# [EXERCISE PROMPT]
Search the entries below for the string "layout" and copy the lines that hold it.

# [MATERIALS PROVIDED]
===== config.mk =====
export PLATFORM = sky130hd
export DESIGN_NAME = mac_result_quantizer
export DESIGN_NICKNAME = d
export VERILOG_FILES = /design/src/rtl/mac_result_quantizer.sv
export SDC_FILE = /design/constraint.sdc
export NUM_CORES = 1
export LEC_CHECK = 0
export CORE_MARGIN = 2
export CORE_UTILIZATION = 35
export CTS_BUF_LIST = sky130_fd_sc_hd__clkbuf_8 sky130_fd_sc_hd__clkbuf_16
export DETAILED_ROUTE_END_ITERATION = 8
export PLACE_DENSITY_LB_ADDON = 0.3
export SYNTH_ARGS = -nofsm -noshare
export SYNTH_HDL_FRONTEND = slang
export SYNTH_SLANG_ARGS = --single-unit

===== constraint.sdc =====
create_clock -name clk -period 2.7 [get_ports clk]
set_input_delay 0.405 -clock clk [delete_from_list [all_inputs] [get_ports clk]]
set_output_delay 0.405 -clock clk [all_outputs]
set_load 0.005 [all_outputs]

...

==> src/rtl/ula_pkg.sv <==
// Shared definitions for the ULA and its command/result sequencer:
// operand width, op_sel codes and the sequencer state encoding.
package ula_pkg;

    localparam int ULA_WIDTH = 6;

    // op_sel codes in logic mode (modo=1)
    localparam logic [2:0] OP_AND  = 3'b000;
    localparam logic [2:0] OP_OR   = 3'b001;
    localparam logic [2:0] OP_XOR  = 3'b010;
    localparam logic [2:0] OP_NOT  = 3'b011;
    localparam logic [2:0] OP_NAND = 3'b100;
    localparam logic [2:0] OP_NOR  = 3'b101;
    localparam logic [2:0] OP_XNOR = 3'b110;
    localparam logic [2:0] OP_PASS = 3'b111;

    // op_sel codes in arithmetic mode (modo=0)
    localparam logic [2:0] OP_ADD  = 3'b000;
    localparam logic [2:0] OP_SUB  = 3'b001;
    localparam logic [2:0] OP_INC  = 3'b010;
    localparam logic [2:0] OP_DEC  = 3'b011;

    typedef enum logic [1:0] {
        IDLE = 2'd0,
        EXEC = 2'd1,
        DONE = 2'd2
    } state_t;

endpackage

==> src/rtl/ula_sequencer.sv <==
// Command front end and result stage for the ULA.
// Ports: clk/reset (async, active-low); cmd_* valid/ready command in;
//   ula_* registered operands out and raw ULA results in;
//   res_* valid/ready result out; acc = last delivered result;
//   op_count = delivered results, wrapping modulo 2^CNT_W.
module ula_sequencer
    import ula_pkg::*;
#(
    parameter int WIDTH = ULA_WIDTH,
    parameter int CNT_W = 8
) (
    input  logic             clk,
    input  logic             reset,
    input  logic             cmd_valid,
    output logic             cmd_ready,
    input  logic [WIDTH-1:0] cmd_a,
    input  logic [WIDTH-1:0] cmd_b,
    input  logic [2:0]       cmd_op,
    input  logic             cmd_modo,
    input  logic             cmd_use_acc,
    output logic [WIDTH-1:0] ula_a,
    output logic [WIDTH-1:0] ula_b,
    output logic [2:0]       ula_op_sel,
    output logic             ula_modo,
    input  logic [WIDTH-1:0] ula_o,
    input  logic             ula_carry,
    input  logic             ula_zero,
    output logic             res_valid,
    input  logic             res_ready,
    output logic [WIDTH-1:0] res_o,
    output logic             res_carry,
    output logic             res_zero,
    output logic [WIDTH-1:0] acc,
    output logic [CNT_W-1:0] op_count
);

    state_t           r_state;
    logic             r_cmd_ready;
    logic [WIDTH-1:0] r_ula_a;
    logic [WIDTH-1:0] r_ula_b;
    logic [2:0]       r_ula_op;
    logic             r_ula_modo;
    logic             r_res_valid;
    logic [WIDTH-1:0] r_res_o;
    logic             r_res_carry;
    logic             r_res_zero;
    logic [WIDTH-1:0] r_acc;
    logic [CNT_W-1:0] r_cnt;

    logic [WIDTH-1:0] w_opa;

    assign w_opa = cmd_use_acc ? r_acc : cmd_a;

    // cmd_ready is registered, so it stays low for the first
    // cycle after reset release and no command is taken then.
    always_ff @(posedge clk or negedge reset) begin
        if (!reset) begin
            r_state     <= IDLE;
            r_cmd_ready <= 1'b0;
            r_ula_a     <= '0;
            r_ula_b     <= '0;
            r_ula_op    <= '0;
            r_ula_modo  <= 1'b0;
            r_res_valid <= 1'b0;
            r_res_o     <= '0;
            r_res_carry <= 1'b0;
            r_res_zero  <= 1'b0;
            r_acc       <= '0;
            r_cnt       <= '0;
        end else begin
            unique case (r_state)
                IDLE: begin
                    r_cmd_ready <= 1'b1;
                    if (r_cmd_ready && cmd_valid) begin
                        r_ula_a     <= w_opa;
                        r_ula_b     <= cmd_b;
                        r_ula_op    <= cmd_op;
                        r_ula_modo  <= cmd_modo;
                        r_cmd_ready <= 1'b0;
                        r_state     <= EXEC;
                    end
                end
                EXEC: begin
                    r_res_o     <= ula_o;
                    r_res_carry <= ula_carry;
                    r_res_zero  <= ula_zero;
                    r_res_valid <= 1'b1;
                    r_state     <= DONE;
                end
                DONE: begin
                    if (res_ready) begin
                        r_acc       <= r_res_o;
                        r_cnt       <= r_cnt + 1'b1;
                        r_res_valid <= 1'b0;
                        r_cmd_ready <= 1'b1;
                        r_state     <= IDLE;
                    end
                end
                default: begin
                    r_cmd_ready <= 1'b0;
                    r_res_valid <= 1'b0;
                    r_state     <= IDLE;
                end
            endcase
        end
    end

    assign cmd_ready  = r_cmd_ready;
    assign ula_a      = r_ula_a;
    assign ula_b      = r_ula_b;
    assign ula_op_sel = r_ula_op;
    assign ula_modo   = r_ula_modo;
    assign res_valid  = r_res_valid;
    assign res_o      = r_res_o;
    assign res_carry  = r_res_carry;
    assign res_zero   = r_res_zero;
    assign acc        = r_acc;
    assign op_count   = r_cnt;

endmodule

---

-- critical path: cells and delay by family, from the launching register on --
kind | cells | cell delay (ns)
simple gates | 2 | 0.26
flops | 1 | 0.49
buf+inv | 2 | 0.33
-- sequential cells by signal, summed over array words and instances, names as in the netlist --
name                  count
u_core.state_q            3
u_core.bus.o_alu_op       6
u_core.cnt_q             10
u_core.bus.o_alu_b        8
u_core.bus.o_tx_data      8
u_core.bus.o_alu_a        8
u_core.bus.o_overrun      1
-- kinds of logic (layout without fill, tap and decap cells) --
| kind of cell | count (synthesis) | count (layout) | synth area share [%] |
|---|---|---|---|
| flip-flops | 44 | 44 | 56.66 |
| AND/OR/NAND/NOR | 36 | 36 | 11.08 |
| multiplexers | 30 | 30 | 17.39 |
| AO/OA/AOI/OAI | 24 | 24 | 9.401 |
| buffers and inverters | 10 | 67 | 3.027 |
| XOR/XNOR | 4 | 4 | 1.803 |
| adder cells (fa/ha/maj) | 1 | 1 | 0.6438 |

# [RESPONSE BOX]
-- kinds of logic (layout without fill, tap and decap cells) --
| kind of cell | count (synthesis) | count (layout) | synth area share [%] |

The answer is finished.